Democratic presidential frontrunner Hillary Clinton has accumulated the necessary number of delegates to clinch the Democratic nomination, the Associated Press announced on Monday night (6 June).

Clinton, who has led Vermont Senator Bernie Sanders throughout the primary elections, is the first woman to ever win the nomination of a major political party in the US.

According to the AP, Clinton has reached the exact 2,383 delegates needed to win the party's nomination. The delegates consist of 1,812 pledged delegates and 571 superdelegates. Meanwhile, her rival only has 1,569 delegates —1,521 pledged delegates and 48 superdelegates.

The announcement comes on the heels of Clinton's win in Puerto Rico, which put her within 23 delegates of the 2,383 needed for the nomination. Clinton and Sanders will still face-off in six states and Washington DC for the final primaries and caucuses before the party convention in July.

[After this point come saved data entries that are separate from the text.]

[config.mk]
export PLATFORM = sky130hd
export DESIGN_NAME = wb_stage
export DESIGN_NICKNAME = d
export VERILOG_FILES = /design/src/rtl/wb_pkg.sv /design/src/rtl/load_ext.sv /design/src/rtl/wb_stage.sv
export SDC_FILE = /design/constraint.sdc
export NUM_CORES = 1
export LEC_CHECK = 0
export CAP_MARGIN = 10
export CORE_UTILIZATION = 31
export CTS_CLUSTER_DIAMETER = 30
export DETAILED_ROUTE_END_ITERATION = 8
export PLACE_DENSITY = 0.56
export SLEW_MARGIN = 20
export SYNTH_ARGS = -nofsm -noshare
export SYNTH_HDL_FRONTEND = slang
export SYNTH_SLANG_ARGS = --single-unit
[constraint.sdc]
create_clock -name clk -period 5.6 [get_ports clk]
set_clock_uncertainty 0.05 [all_clocks]
set_input_delay 0.56 -clock clk [delete_from_list [all_inputs] [get_ports clk]]
set_output_delay 0.56 -clock clk [all_outputs]
set_load 0.01 [all_outputs]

Despite the announcement, Sanders has long promised to hold out until the Democratic National Convention in Philadelphia and has insisted the convention will be contested. Lisa Lerer, the national politics reporter for the AP, reported that Sanders has responded by saying Clinton does not have the pledged delegates and that superdelegates do not count until the convention.

Hillary Clinton
Democratic presidential candidate Hillary Clinton speaks at the South Los Angeles Get Out The Vote Rally at Leimert Park Village Plaza on June 6, 2016 in Los Angeles, California. Getty Images

According to POLITICO, Clinton has made sure not to alienate Sanders or his progressive supporters. "I certainly am going to be reaching out to Senator Sanders and hope he will join me in that, because we've got to be unified going into the convention and coming out of the convention to take on Donald Trump and to repudiate the kind of campaign he is running and make it very clear that's not the kind of president or commander-in-chief we want," Clinton told reporters on 6 June.

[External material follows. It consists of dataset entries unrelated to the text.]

[src/rtl/mcdf_chnl_slave_p_pkg.sv]
// Shared helpers for the parametrised MCDF channel slave: pointer/count sizing
// and the per-beat parity check.
package mcdf_pkg_p;

  localparam int FIFO_DEPTH_DEF = 16;
  localparam int PARITY_MAX_W   = 1024;

  function automatic int calc_ptr_w(input int depth);
    return (depth <= 2) ? 1 : $clog2(depth);
  endfunction

  localparam int PTR_W = calc_ptr_w(FIFO_DEPTH_DEF);
  localparam int CNT_W = PTR_W + 1;

  // Zero-extension does not change the XOR reduction, so one wide argument serves every DATA_W.
  function automatic logic parity_ok(input logic [PARITY_MAX_W-1:0] data,
                                     input logic p, input logic odd);
    return p == ((^data) ^ odd);
  endfunction

endpackage

[src/rtl/mcdf_chnl_slave_p_if.sv]
// Channel-side and consumer-side signals of the MCDF channel slave.
interface mcdf_chnl_slave_p_if
  import mcdf_pkg_p::*;
#(
  parameter int DATA_W     = 32,
  parameter int FIFO_DEPTH = 16,
  parameter int ERR_CNT_W  = 8
);
  localparam int MARGIN_W = calc_ptr_w(FIFO_DEPTH) + 1;

  logic                 ch_en;
  logic [DATA_W-1:0]    ch_data;
  logic                 ch_data_p;
  logic                 ch_valid;
  logic                 ch_wait;
  logic                 ch_parity_err;
  logic                 err_sticky;
  logic [ERR_CNT_W-1:0] err_cnt;
  logic                 err_clr;
  logic                 out_valid;
  logic [DATA_W-1:0]    out_data;
  logic                 out_ready;
  logic [MARGIN_W-1:0]  fifo_margin;

  modport slave (
    input  ch_en, ch_data, ch_data_p, ch_valid, err_clr, out_ready,
    output ch_wait, ch_parity_err, err_sticky, err_cnt, out_valid, out_data, fifo_margin
  );

  modport master (
    output ch_en, ch_data, ch_data_p, ch_valid, err_clr, out_ready,
    input  ch_wait, ch_parity_err, err_sticky, err_cnt, out_valid, out_data, fifo_margin
  );

endinterface

[src/rtl/mcdf_chnl_slave_p_fifo.sv]
// Synchronous first-word-fall-through FIFO; head is visible the cycle after the write.
module mcdf_sync_fifo
  import mcdf_pkg_p::*;
#(
  parameter int DATA_W = 32,
  parameter int DEPTH  = 16
) (
  input  logic                        clk,
  input  logic                        rst,
  input  logic                        i_push,
  input  logic [DATA_W-1:0]           i_data,
  input  logic                        i_pop,
  output logic [DATA_W-1:0]           o_data,
  output logic                        o_full,
  output logic                        o_empty,
  output logic [calc_ptr_w(DEPTH):0]  o_count
);
  localparam int PTR_W = calc_ptr_w(DEPTH);
  localparam int CNT_W = PTR_W + 1;

  logic [DATA_W-1:0] r_mem [DEPTH];
  logic [PTR_W-1:0]  r_wr_ptr;
  logic [PTR_W-1:0]  r_rd_ptr;
  logic [CNT_W-1:0]  r_count;
  logic              w_push;
  logic              w_pop;

  assign o_full  = (r_count == CNT_W'(DEPTH));
  assign o_empty = (r_count == '0);
  assign o_count = r_count;
  assign w_push  = i_push & ~o_full;
  assign w_pop   = i_pop & ~o_empty;
  assign o_data  = r_mem[r_rd_ptr];

  always_ff @(posedge clk) begin
    if (w_push) r_mem[r_wr_ptr] <= i_data;
  end

  // Power-of-two depth: pointers wrap naturally.
  always_ff @(posedge clk) begin
    if (rst) begin
      r_wr_ptr <= '0;
      r_rd_ptr <= '0;
      r_count  <= '0;
    end else begin
      if (w_push) r_wr_ptr <= r_wr_ptr + PTR_W'(1);
      if (w_pop)  r_rd_ptr <= r_rd_ptr + PTR_W'(1);
      case ({w_push, w_pop})
        2'b10:   r_count <= r_count + CNT_W'(1);
        2'b01:   r_count <= r_count - CNT_W'(1);
        default: r_count <= r_count;
      endcase
    end
  end

endmodule

[src/rtl/mcdf_chnl_slave_p.sv]
// MCDF channel slave: parity-checks each accepted beat, drops bad ones, buffers good ones.
module mcdf_chnl_slave_p
  import mcdf_pkg_p::*;
#(
  parameter int DATA_W     = 32,
  parameter int FIFO_DEPTH = 16,
  parameter bit ODD_PARITY = 1'b0,
  parameter int ERR_CNT_W  = 8
) (
  input logic                clk,
  input logic                rst,
  mcdf_chnl_slave_p_if.slave bus
);
  localparam int L_PTR_W = calc_ptr_w(FIFO_DEPTH);
  localparam int L_CNT_W = L_PTR_W + 1;

  logic                 w_full;
  logic                 w_empty;
  logic [L_CNT_W-1:0]   w_count;
  logic                 w_beat;
  logic                 w_bad;
  logic                 w_push;
  logic                 r_parity_err;
  logic                 r_err_sticky;
  logic [ERR_CNT_W-1:0] r_err_cnt;

  // A beat completes whenever it is offered without backpressure, good or bad.
  assign bus.ch_wait = rst | ~bus.ch_en | w_full;
  assign w_beat      = bus.ch_valid & ~bus.ch_wait;
  assign w_bad       = ~parity_ok(PARITY_MAX_W'(bus.ch_data), bus.ch_data_p, ODD_PARITY);
  assign w_push      = w_beat & ~w_bad;

  mcdf_sync_fifo #(
    .DATA_W (DATA_W),
    .DEPTH  (FIFO_DEPTH)
  ) u_fifo (
    .clk     (clk),
    .rst     (rst),
    .i_push  (w_push),
    .i_data  (bus.ch_data),
    .i_pop   (bus.out_ready),
    .o_data  (bus.out_data),
    .o_full  (w_full),
    .o_empty (w_empty),
    .o_count (w_count)
  );

  assign bus.out_valid   = ~w_empty;
  assign bus.fifo_margin = L_CNT_W'(FIFO_DEPTH) - w_count;

  // Clear wins over a same-cycle error; the pulse itself is still reported.
  always_ff @(posedge clk) begin
    if (rst) begin
      r_parity_err <= 1'b0;
      r_err_sticky <= 1'b0;
      r_err_cnt    <= '0;
    end else begin
      r_parity_err <= w_beat & w_bad;
      if (bus.err_clr) begin
        r_err_sticky <= 1'b0;
        r_err_cnt    <= '0;
      end else if (w_beat & w_bad) begin
        r_err_sticky <= 1'b1;
        if (r_err_cnt != '1) r_err_cnt <= r_err_cnt + ERR_CNT_W'(1);
      end
    end
  end

  assign bus.ch_parity_err = r_parity_err;
  assign bus.err_sticky    = r_err_sticky;
  assign bus.err_cnt       = r_err_cnt;

endmodule

[src/flat_wrapper.sv]
// flat-port wrapper written by rule: the top's interface ports become plain ports
module mcdf_chnl_slave_p_flat import mcdf_pkg_p::*;
#(
  parameter int DATA_W     = 32,
  parameter int FIFO_DEPTH = 16,
  parameter bit ODD_PARITY = 1'b0,
  parameter int ERR_CNT_W  = 8
)
  (clk, rst, bus_ch_en, bus_ch_data, bus_ch_data_p, bus_ch_valid, bus_err_clr, bus_out_ready, bus_ch_wait, bus_ch_parity_err, bus_err_sticky, bus_err_cnt, bus_out_valid, bus_out_data, bus_fifo_margin);
  mcdf_chnl_slave_p_if #(.DATA_W(DATA_W), .FIFO_DEPTH(FIFO_DEPTH), .ERR_CNT_W(ERR_CNT_W)) bus_i ();
  input logic clk;
  input logic rst;
  input wire logic [$bits(bus_i.ch_en)-1:0] bus_ch_en;
  input wire logic [$bits(bus_i.ch_data)-1:0] bus_ch_data;
  input wire logic [$bits(bus_i.ch_data_p)-1:0] bus_ch_data_p;
  input wire logic [$bits(bus_i.ch_valid)-1:0] bus_ch_valid;
  input wire logic [$bits(bus_i.err_clr)-1:0] bus_err_clr;
  input wire logic [$bits(bus_i.out_ready)-1:0] bus_out_ready;
  output wire logic [$bits(bus_i.ch_wait)-1:0] bus_ch_wait;
  output wire logic [$bits(bus_i.ch_parity_err)-1:0] bus_ch_parity_err;
  output wire logic [$bits(bus_i.err_sticky)-1:0] bus_err_sticky;
  output wire logic [$bits(bus_i.err_cnt)-1:0] bus_err_cnt;
  output wire logic [$bits(bus_i.out_valid)-1:0] bus_out_valid;
  output wire logic [$bits(bus_i.out_data)-1:0] bus_out_data;
  output wire logic [$bits(bus_i.fifo_margin)-1:0] bus_fifo_margin;
  assign bus_i.ch_en = bus_ch_en;
  assign bus_i.ch_data = bus_ch_data;
  assign bus_i.ch_data_p = bus_ch_data_p;
  assign bus_i.ch_valid = bus_ch_valid;
  assign bus_i.err_clr = bus_err_clr;
  assign bus_i.out_ready = bus_out_ready;
  assign bus_ch_wait = bus_i.ch_wait;
  assign bus_ch_parity_err = bus_i.ch_parity_err;
  assign bus_err_sticky = bus_i.err_sticky;
  assign bus_err_cnt = bus_i.err_cnt;
  assign bus_out_valid = bus_i.out_valid;
  assign bus_out_data = bus_i.out_data;
  assign bus_fifo_margin = bus_i.fifo_margin;
  mcdf_chnl_slave_p #(.DATA_W(DATA_W), .FIFO_DEPTH(FIFO_DEPTH), .ODD_PARITY(ODD_PARITY), .ERR_CNT_W(ERR_CNT_W)) u_core (.clk(clk), .rst(rst), .bus(bus_i));
endmodule
[config.mk]
export PLATFORM = sky130hd
export DESIGN_NAME = mcdf_chnl_slave_p_flat
export DESIGN_NICKNAME = d
export VERILOG_FILES = /design/src/rtl/mcdf_chnl_slave_p_pkg.sv /design/src/rtl/mcdf_chnl_slave_p_if.sv /design/src/rtl/mcdf_chnl_slave_p_fifo.sv /design/src/rtl/mcdf_chnl_slave_p.sv /design/src/flat_wrapper.sv
export SDC_FILE = /design/constraint.sdc
export NUM_CORES = 1
export LEC_CHECK = 0
export BUFFER_PORTS_ARGS = -buffer_cell sky130_fd_sc_hd__buf_2
export CAP_MARGIN = 20
export CORE_MARGIN = 1
export CORE_UTILIZATION = 61
export DETAILED_ROUTE_END_ITERATION = 16
export MAX_ROUTING_LAYER = met4
export PLACE_DENSITY = 0.8
export REMOVE_ABC_BUFFERS = 1
export SLEW_MARGIN = 20
export SYNTH_ARGS = -nofsm -noshare
export SYNTH_HDL_FRONTEND = slang
export SYNTH_SLANG_ARGS = --single-unit
[constraint.sdc]
create_clock -name clk -period 5.9 [get_ports clk]
set_input_delay 0.59 -clock clk [delete_from_list [all_inputs] [get_ports clk]]
set_output_delay 0.59 -clock clk [all_outputs]
set_load 0.05 [all_outputs]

Although Sanders seems willing to put up the good fight, the senator told the Press he will be heading back to Vermont on 7 June to "assess where we are" following the results of the six primaries and caucuses being held. POLITICO noted that Sanders will need to win approximately two-thirds of the pledged delegates on 7 June and on 14 June to pass Clinton.

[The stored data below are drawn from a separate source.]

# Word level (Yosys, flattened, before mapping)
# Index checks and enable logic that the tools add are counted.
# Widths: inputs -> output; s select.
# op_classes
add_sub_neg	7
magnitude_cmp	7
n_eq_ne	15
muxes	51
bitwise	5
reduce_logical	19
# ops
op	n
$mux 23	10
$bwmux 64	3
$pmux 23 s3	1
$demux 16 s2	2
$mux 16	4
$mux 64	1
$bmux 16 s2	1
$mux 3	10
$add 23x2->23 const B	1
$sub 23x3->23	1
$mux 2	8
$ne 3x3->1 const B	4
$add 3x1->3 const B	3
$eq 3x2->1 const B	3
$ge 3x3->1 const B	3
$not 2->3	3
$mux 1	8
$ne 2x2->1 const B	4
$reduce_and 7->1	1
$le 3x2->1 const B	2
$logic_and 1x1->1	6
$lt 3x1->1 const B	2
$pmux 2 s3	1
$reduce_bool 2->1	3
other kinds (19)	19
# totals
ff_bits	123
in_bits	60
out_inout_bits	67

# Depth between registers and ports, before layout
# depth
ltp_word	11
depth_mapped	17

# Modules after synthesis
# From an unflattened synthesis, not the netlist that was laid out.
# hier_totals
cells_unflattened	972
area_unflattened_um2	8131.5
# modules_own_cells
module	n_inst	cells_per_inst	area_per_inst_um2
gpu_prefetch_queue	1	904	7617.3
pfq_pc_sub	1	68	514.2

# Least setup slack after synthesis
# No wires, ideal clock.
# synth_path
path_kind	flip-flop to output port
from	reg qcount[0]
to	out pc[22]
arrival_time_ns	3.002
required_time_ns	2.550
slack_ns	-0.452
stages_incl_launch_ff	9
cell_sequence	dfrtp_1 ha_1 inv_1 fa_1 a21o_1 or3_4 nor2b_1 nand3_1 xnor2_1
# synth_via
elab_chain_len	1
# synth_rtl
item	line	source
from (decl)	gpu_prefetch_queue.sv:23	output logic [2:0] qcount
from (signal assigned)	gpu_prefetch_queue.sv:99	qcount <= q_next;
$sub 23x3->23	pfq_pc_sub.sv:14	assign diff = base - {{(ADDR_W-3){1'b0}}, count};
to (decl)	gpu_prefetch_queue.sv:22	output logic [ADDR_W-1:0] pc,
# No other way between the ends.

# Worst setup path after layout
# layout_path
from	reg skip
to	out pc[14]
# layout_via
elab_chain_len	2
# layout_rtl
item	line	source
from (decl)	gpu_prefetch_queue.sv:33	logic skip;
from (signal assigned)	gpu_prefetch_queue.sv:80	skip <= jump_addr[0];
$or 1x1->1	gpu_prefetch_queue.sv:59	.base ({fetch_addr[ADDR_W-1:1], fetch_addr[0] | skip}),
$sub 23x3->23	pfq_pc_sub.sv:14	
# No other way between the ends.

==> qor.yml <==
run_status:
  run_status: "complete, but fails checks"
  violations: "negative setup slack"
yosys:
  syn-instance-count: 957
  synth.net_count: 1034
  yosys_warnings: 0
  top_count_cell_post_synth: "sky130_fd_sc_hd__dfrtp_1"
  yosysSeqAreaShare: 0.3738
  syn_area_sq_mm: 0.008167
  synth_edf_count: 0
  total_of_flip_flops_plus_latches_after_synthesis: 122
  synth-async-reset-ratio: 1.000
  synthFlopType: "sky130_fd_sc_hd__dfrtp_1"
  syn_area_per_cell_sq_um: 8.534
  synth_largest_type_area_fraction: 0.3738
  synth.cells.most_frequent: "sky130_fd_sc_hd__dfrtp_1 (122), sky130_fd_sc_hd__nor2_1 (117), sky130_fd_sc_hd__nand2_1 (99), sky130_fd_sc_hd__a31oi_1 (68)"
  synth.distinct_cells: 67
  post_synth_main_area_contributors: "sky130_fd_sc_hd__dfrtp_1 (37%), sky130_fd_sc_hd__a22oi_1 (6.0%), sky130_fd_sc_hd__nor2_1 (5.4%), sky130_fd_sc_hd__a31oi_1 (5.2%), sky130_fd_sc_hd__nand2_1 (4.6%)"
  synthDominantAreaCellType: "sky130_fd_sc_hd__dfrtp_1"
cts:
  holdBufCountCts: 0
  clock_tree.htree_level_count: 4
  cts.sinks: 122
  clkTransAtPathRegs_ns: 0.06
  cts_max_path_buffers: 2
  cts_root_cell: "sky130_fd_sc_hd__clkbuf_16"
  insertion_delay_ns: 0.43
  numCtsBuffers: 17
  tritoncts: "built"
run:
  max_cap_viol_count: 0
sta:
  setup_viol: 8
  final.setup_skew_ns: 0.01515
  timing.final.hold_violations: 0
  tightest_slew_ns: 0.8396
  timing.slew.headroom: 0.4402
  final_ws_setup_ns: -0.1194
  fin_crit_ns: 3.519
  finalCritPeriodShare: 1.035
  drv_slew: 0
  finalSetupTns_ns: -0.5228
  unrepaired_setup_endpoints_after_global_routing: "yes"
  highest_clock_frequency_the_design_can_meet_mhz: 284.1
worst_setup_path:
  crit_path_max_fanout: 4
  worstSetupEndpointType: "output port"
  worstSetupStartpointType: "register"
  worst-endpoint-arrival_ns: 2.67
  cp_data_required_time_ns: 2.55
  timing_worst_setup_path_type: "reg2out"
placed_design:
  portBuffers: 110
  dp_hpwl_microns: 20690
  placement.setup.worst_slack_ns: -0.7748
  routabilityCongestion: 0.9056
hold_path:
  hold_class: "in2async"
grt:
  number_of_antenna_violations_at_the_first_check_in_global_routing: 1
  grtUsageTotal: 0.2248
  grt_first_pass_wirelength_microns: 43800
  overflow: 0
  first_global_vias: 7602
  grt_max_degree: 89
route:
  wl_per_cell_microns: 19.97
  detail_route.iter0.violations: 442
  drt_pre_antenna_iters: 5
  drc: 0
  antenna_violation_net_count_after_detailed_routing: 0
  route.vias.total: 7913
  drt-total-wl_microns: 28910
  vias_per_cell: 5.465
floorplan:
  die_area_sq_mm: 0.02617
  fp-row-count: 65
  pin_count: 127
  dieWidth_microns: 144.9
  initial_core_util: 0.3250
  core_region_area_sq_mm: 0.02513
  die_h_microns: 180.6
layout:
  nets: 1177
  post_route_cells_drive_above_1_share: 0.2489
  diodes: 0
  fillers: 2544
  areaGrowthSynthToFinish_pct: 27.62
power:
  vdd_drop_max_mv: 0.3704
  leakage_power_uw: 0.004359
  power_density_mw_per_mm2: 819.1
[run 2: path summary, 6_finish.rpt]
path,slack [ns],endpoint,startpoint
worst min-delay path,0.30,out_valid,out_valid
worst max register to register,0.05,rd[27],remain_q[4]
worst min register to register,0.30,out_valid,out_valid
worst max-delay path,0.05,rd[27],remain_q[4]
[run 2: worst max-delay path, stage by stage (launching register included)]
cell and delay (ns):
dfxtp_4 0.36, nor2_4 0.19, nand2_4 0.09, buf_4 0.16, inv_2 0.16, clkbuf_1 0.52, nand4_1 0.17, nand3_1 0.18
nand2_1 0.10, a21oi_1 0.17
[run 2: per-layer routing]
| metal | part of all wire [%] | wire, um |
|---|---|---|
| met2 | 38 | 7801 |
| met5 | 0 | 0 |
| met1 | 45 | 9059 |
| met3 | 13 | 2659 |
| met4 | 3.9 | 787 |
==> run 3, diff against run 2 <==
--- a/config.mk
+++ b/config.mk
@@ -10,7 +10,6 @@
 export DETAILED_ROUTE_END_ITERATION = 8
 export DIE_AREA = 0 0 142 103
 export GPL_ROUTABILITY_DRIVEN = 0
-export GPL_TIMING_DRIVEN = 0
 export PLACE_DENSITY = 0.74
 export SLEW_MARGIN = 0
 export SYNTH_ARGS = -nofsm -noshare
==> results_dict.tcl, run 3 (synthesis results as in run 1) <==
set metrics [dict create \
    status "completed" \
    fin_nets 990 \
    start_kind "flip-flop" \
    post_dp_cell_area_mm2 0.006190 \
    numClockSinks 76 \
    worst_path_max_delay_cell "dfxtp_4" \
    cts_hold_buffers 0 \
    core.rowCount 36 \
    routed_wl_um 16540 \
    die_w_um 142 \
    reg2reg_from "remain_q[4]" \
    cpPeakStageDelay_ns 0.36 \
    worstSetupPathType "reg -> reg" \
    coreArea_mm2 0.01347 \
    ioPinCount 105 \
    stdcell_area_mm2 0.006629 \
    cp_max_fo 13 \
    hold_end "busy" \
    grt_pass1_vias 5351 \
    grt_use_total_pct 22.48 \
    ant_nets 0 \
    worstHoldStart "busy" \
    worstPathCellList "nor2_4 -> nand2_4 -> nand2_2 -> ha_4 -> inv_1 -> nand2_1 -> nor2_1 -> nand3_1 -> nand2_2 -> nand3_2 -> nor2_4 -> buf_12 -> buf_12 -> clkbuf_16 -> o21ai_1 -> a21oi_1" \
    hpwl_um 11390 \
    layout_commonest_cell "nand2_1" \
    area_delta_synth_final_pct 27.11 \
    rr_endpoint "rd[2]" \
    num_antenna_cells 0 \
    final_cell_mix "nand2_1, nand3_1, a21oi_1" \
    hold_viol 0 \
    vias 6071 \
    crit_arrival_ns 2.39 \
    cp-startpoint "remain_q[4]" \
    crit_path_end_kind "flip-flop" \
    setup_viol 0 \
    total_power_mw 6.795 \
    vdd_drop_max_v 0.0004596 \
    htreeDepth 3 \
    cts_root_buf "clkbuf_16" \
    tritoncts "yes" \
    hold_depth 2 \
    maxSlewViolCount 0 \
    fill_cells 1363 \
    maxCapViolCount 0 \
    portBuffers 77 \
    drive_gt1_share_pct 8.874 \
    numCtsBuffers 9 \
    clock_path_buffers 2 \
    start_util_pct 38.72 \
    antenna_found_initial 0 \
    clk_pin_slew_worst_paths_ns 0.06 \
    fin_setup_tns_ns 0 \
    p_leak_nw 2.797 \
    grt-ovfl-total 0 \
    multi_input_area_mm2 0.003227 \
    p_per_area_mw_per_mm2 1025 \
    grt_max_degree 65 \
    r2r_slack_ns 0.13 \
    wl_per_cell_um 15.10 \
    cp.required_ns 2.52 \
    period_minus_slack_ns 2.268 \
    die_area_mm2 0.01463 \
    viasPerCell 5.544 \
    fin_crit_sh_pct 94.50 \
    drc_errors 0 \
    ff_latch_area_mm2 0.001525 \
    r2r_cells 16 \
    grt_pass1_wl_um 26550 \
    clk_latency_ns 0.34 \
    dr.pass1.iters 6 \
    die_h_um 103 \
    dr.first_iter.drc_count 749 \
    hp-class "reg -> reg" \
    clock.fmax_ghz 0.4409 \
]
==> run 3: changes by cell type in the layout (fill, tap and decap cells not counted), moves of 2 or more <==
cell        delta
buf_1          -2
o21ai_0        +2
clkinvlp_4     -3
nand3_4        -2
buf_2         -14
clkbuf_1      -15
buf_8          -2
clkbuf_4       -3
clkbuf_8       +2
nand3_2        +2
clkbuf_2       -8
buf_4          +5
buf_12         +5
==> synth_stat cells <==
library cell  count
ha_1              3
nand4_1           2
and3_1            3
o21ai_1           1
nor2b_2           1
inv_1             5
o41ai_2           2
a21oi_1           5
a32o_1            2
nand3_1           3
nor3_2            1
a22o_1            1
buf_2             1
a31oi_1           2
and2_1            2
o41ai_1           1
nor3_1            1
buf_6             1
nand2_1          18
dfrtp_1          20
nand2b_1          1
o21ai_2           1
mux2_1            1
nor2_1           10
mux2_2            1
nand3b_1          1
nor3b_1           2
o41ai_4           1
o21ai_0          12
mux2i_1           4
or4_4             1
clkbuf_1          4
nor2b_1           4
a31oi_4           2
==> config.mk <==
export PLATFORM = sky130hd
export DESIGN_NAME = cmsdk_mcu_rstseq
export DESIGN_NICKNAME = d
export VERILOG_FILES = /design/src/rtl/cmsdk_mcu_rstseq_pkg.sv /design/src/rtl/cmsdk_mcu_rst_sync.sv /design/src/rtl/cmsdk_mcu_rstseq.sv
export SDC_FILE = /design/constraint.sdc
export NUM_CORES = 1
export LEC_CHECK = 0
export ABC_AREA = 1
export ABC_CLOCK_PERIOD_IN_PS = 2600
export BUFFER_PORTS_ARGS = -buffer_cell sky130_fd_sc_hd__buf_2
export CORE_MARGIN = 2
export CORE_UTILIZATION = 45
export CTS_CLUSTER_SIZE = 24
export DETAILED_ROUTE_END_ITERATION = 8
export PLACE_DENSITY_LB_ADDON = 0.12
export SYNTH_ARGS = -nofsm -noshare
export SYNTH_HDL_FRONTEND = slang
export SYNTH_SLANG_ARGS = --single-unit
==> constraint.sdc <==
create_clock -name FCLK -period 2.6 [get_ports FCLK]
set_input_delay 0.13 -clock FCLK [delete_from_list [all_inputs] [get_ports FCLK]]
set_output_delay 0.13 -clock FCLK [all_outputs]
set_load 0.02 [all_outputs]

In a tweet following the AP's announcement, Clinton wrote: "We're flattered, @AP, but we've got primaries to win. CA, MT, NM, ND, NJ, SD, vote tomorrow!"

The Time said: "She [Clinton] is now the de facto nominee for the Democratic Party. The base of her party is growing more quickly than Republicans' core supporters. And, as Clinton's team bets, Trump's nomination will be sufficiently horrifying to unify Democrats who didn't vote for her in the primary. They don't have to like Clinton. They just need to defeat Trump."